The teen’s ice-cold project earned her a spot at the Regeneron International Science and Engineering Fair. Created by Society for Science, this yearly competition brought together nearly 2,000 finalists in 2021. They came from 64 countries, regions and territories to show off their science fair projects. (The Society for Science also publishes Science News for Students.) This year’s ISEF competition moved online due to the COVID-19 pandemic. There, Ellery’s project earned her first place in the Earth and Environmental Sciences category and $5,000.

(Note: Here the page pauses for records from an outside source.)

File: config.mk
export PLATFORM = sky130hd
export DESIGN_NAME = cs_decimator
export DESIGN_NICKNAME = d
export VERILOG_FILES = /design/src/rtl/cs_dec_pkg.sv /design/src/rtl/cs_sync_chain.sv /design/src/rtl/cs_group_fsm.sv /design/src/rtl/cs_xor_acc.sv /design/src/rtl/cs_decimator.sv
export SDC_FILE = /design/constraint.sdc
export NUM_CORES = 1
export LEC_CHECK = 0
export ABC_AREA = 1
export BUFFER_PORTS_ARGS = -buffer_cell sky130_fd_sc_hd__buf_2
export CAP_MARGIN = 20
export CORE_MARGIN = 1.5
export CORE_UTILIZATION = 62
export CTS_CLUSTER_DIAMETER = 50
export DETAILED_ROUTE_END_ITERATION = 16
export PLACE_DENSITY = 0.93
export SLEW_MARGIN = 20
export SYNTH_ARGS = -nofsm -noshare
export SYNTH_HDL_FRONTEND = slang
export SYNTH_SLANG_ARGS = --single-unit
export TNS_END_PERCENT = 1
File: constraint.sdc
create_clock -name clk -period 4.85 [get_ports clk]
set_input_delay 0.7275 -clock clk [delete_from_list [all_inputs] [get_ports clk]]
set_output_delay 0.7275 -clock clk [all_outputs]
set_load 0.05 [all_outputs]
File: src/rtl/cs_dec_pkg.sv
package cs_dec_pkg;

    typedef enum logic [1:0] {
        ST_FILL   = 2'd0,
        ST_GATHER = 2'd1,
        ST_CLOSE  = 2'd2
    } grp_state_t;

    localparam int SYNC_STAGES_DEFAULT = 2;
    localparam int KD_W_DEFAULT        = 8;

endpackage

File: src/rtl/cs_sync_chain.sv
module cs_sync_chain #(
    parameter int STAGES = 2
) (
    input  logic clk,
    input  logic rst,
    input  logic din,
    output logic dout
);
    logic [STAGES-1:0] chain;

    generate
        for (genvar i = 0; i < STAGES; i++) begin : g_stage
            if (i == 0) begin : g_first
                always_ff @(posedge clk) begin
                    if (rst) chain[0] <= 1'b0;
                    else     chain[0] <= din;
                end
            end else begin : g_next
                always_ff @(posedge clk) begin
                    if (rst) chain[i] <= 1'b0;
                    else     chain[i] <= chain[i-1];
                end
            end
        end
    endgenerate

    assign dout = chain[STAGES-1];

endmodule

File: src/rtl/cs_group_fsm.sv
module cs_group_fsm
    import cs_dec_pkg::*;
#(
    parameter int KD_W   = 8,
    parameter int STAGES = 2
) (
    input  logic            clk,
    input  logic            rst,
    input  logic [KD_W-1:0] kd_cfg,
    output grp_state_t      state_o,
    output logic [KD_W-1:0] kd_o,
    output logic            take_o,
    output logic            close_o
);
    localparam int FILL_W = $clog2(STAGES + 1);
    localparam logic [FILL_W-1:0] FILL_LAST = FILL_W'(STAGES - 1);
    localparam logic [KD_W-1:0]   KD_ONE    = KD_W'(1);
    localparam logic [KD_W-1:0]   KD_TWO    = KD_W'(2);

    grp_state_t        state, state_nx;
    logic [KD_W-1:0]   kd_q;
    logic [KD_W-1:0]   kd_norm;
    logic [KD_W-1:0]   cnt;
    logic [FILL_W-1:0] fill_cnt;
    logic              fill_done;
    logic              last_gather;

    // zero length is folded to one
    always_comb begin
        kd_norm = (kd_cfg == '0) ? KD_ONE : kd_cfg;
    end

    assign fill_done   = (fill_cnt == FILL_LAST);
    assign last_gather = (cnt == (kd_q - KD_TWO));

    // state register
    always_ff @(posedge clk) begin
        if (rst) state <= ST_FILL;
        else     state <= state_nx;
    end

    // next-state logic
    always_comb begin
        state_nx = state;
        unique case (state)
            ST_FILL: begin
                if (fill_done)
                    state_nx = (kd_q == KD_ONE) ? ST_CLOSE : ST_GATHER;
            end
            ST_GATHER: begin
                if (last_gather)
                    state_nx = ST_CLOSE;
            end
            ST_CLOSE: begin
                state_nx = (kd_norm == KD_ONE) ? ST_CLOSE : ST_GATHER;
            end
            default: state_nx = ST_FILL;
        endcase
    end

    // group length: loaded at reset and on a closing edge only
    always_ff @(posedge clk) begin
        if (rst)                    kd_q <= kd_norm;
        else if (state == ST_CLOSE) kd_q <= kd_norm;
    end

    // position within the group
    always_ff @(posedge clk) begin
        if (rst)                     cnt <= '0;
        else if (state == ST_GATHER) cnt <= cnt + KD_ONE;
        else                         cnt <= '0;
    end

    // synchronizer fill counter
    always_ff @(posedge clk) begin
        if (rst)
            fill_cnt <= '0;
        else if (state == ST_FILL && !fill_done)
            fill_cnt <= fill_cnt + FILL_W'(1);
    end

    // outputs
    always_comb begin
        take_o  = 1'b0;
        close_o = 1'b0;
        unique case (state)
            ST_FILL:   begin take_o = 1'b0; close_o = 1'b0; end
            ST_GATHER: begin take_o = 1'b1; close_o = 1'b0; end
            ST_CLOSE:  begin take_o = 1'b1; close_o = 1'b1; end
            default:   begin take_o = 1'b0; close_o = 1'b0; end
        endcase
    end

    assign state_o = state;
    assign kd_o    = kd_q;

endmodule

File: src/rtl/cs_xor_acc.sv
module cs_xor_acc (
    input  logic clk,
    input  logic rst,
    input  logic take,
    input  logic close,
    input  logic sample,
    output logic bit_o,
    output logic valid_o
);
    logic acc;

    always_ff @(posedge clk) begin
        if (rst)        acc <= 1'b0;
        else if (close) acc <= 1'b0;
        else if (take)  acc <= acc ^ sample;
    end

    always_ff @(posedge clk) begin
        if (rst) begin
            bit_o   <= 1'b0;
            valid_o <= 1'b0;
        end else begin
            valid_o <= close;
            if (close) bit_o <= acc ^ sample;
        end
    end

endmodule

File: src/rtl/cs_decimator.sv
module cs_decimator
    import cs_dec_pkg::*;
#(
    parameter int KD_W        = KD_W_DEFAULT,
    parameter int SYNC_STAGES = SYNC_STAGES_DEFAULT
) (
    input  logic            clk,
    input  logic            rst,
    input  logic            raw_in,
    input  logic [KD_W-1:0] kd_cfg,
    output logic            dec_bit,
    output logic            dec_valid
);
    grp_state_t      st;
    logic [KD_W-1:0] kd_q;
    logic            take;
    logic            close;
    logic            smp;

    cs_sync_chain #(.STAGES(SYNC_STAGES)) u_sync (
        .clk  (clk),
        .rst  (rst),
        .din  (raw_in),
        .dout (smp)
    );

    cs_group_fsm #(.KD_W(KD_W), .STAGES(SYNC_STAGES)) u_fsm (
        .clk     (clk),
        .rst     (rst),
        .kd_cfg  (kd_cfg),
        .state_o (st),
        .kd_o    (kd_q),
        .take_o  (take),
        .close_o (close)
    );

    cs_xor_acc u_acc (
        .clk     (clk),
        .rst     (rst),
        .take    (take),
        .close   (close),
        .sample  (smp),
        .bit_o   (dec_bit),
        .valid_o (dec_valid)
    );

endmodule

; Word-level counts from Yosys, hierarchy flattened
; Cells that the tools add are included.
[classes]
n_lt_le_gt_ge = 0
add_sub_neg = 3
n_bitwise = 2
shift = 0
mux = 10
div = 0
mul = 0
reduce_logical = 9
eq_ne = 8
[ops]
columns = cell, n
row1 = $mux 8, 3
row2 = $eq 8x1->1 const B, 2
row3 = $add 8x1->8 const B, 1
row4 = $eq 8x8->1, 1
row5 = $logic_not 8->1, 1
row6 = $mux 2, 4
row7 = $sub 8x2->8 const B, 1
row8 = $pmux 2 s3, 1
row9 = $reduce_or 2->1, 3
row10 = $eq 2x1->1 const B, 2
row11 = $ne 2x1->1 const B, 2
row12 = $add 2x1->2 const B, 1
row13 = $eq 2x2->1 const B, 1
row14 = $logic_not 2->1, 1
row15 = $mux 1, 2
row16 = $reduce_and 2->1, 1
row17 = $reduce_bool 2->1, 1
row18 = $logic_and 1x1->1, 1
row19 = $logic_not 1->1, 1
row20 = $not 1->1, 1
row21 = $xor 1x1->1, 1
[word_totals]
latchBits = 0
ff_bits = 25
mem_count = 0
ram_bits = 0
in_bits = 11
output_inout_bits = 2
romBits = 0
wordCells = 41

; Longest topological paths before layout
; Gate-level depths: netlist of the first run.
[logic_depth]
depth_word = 5
depth_mapped = 14
mapped_depth_nobuf = 14

; Cells and area by module
; A second synthesis of the first run with hierarchy kept.
[unflattened]
hier_cells = 198
area_unflattened_um2 = 1373.8
[by_module_without_submodules]
columns = module, instances, seq_area_each_um2, area_each_um2, cells_each
row1 = cs_group_fsm, 1, 480.5, 1192.4, 172
row2 = cs_xor_acc, 1, 60.1, 126.4, 20
row3 = cs_sync_chain, 1, 40.0, 55.1, 6

; Worst setup path after synthesis of the first run
; Ideal clock, no wire load.
[synth_path]
kind = register to register
from = register u_fsm.kd_q[1], in the netlist u_fsm.kd_o[1]
to = register u_fsm.state[0], in the netlist u_fsm.state_o[0]
n_path_buf = 0
path_slack_ps = 3323
path_stages_with_launch = 15
t_required_ps = 4735
synth_period_minus_slack_ps = 1527
arrival_time_ps = 1412
setup_time_ps = 115
path_cell_list = edfxtp_1 > inv_2 > ha_1 > nand2_1 > inv_1 > nor2_1 > nand2_1 > nor2_2 > nand2_1 > nor2_1 > nand2_1 > nand2_2 > nand3_1 > nand2_1 > nor2_1
[synth_between]
elab_chain_len = 4
word_cells_on_any_way = 8
cone_classes = add/sub (1) / eq/ne (3) / mux (3) / reduce/logical (1)
[synth_rtl]
columns = element, line_no
row1 = start: declaration, cs_group_fsm.sv:21  ; logic [KD_W-1:0] kd_q;
row2 = start signal: assignment, cs_group_fsm.sv:63  ; if (rst) kd_q <= kd_norm;
row3 = start signal: assignment, cs_group_fsm.sv:64  ; else if (state == ST_CLOSE) kd_q <= kd_norm;
row4 = $sub 8x2->8 / $eq 8x1->1 (equally long branches), "cs_group_fsm.sv:34, cs_group_fsm.sv:48"
row5 = $eq 8x8->1 / $mux 2 (equally long branches), "cs_group_fsm.sv:34, cs_group_fsm.sv:48"
row6 = $ne 2x1->1 (no source line) / $mux 2 (equally long branches), n/a
row7 = $reduce_and 2->1 (no source line) / $pmux 2 s3 (equally long branches), n/a
row8 = end signal: assignment, cs_group_fsm.sv:39  ; else state <= state_nx;
row9 = end: declaration, cs_group_fsm.sv:20  ; grp_state_t state, state_nx;
; Several ways; a longest one is shown, not always the timed one. The select of a mux whose other input is x is not followed.
; A chain may end at the register's enable or synchronous reset.

; Worst setup path after layout of the first run
[layout_path]
from = register u_fsm.kd_q[1], in the netlist u_fsm.kd_o[1]
to = register u_fsm.state[1], in the netlist u_fsm.state_o[1]
; Same word-level chain as after synthesis.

Ellery hopes to continue measuring Dana glacier, as well others near her town. She wants to find points where people took old photos of the glaciers and compare those to new images. That should offer “this very clear documentation of the glacier as it melts,” she says. It’s probably too late to save the Dana glacier, she says. But if she can document how glaciers are changing, she thinks she might just spur people to act in time to save others.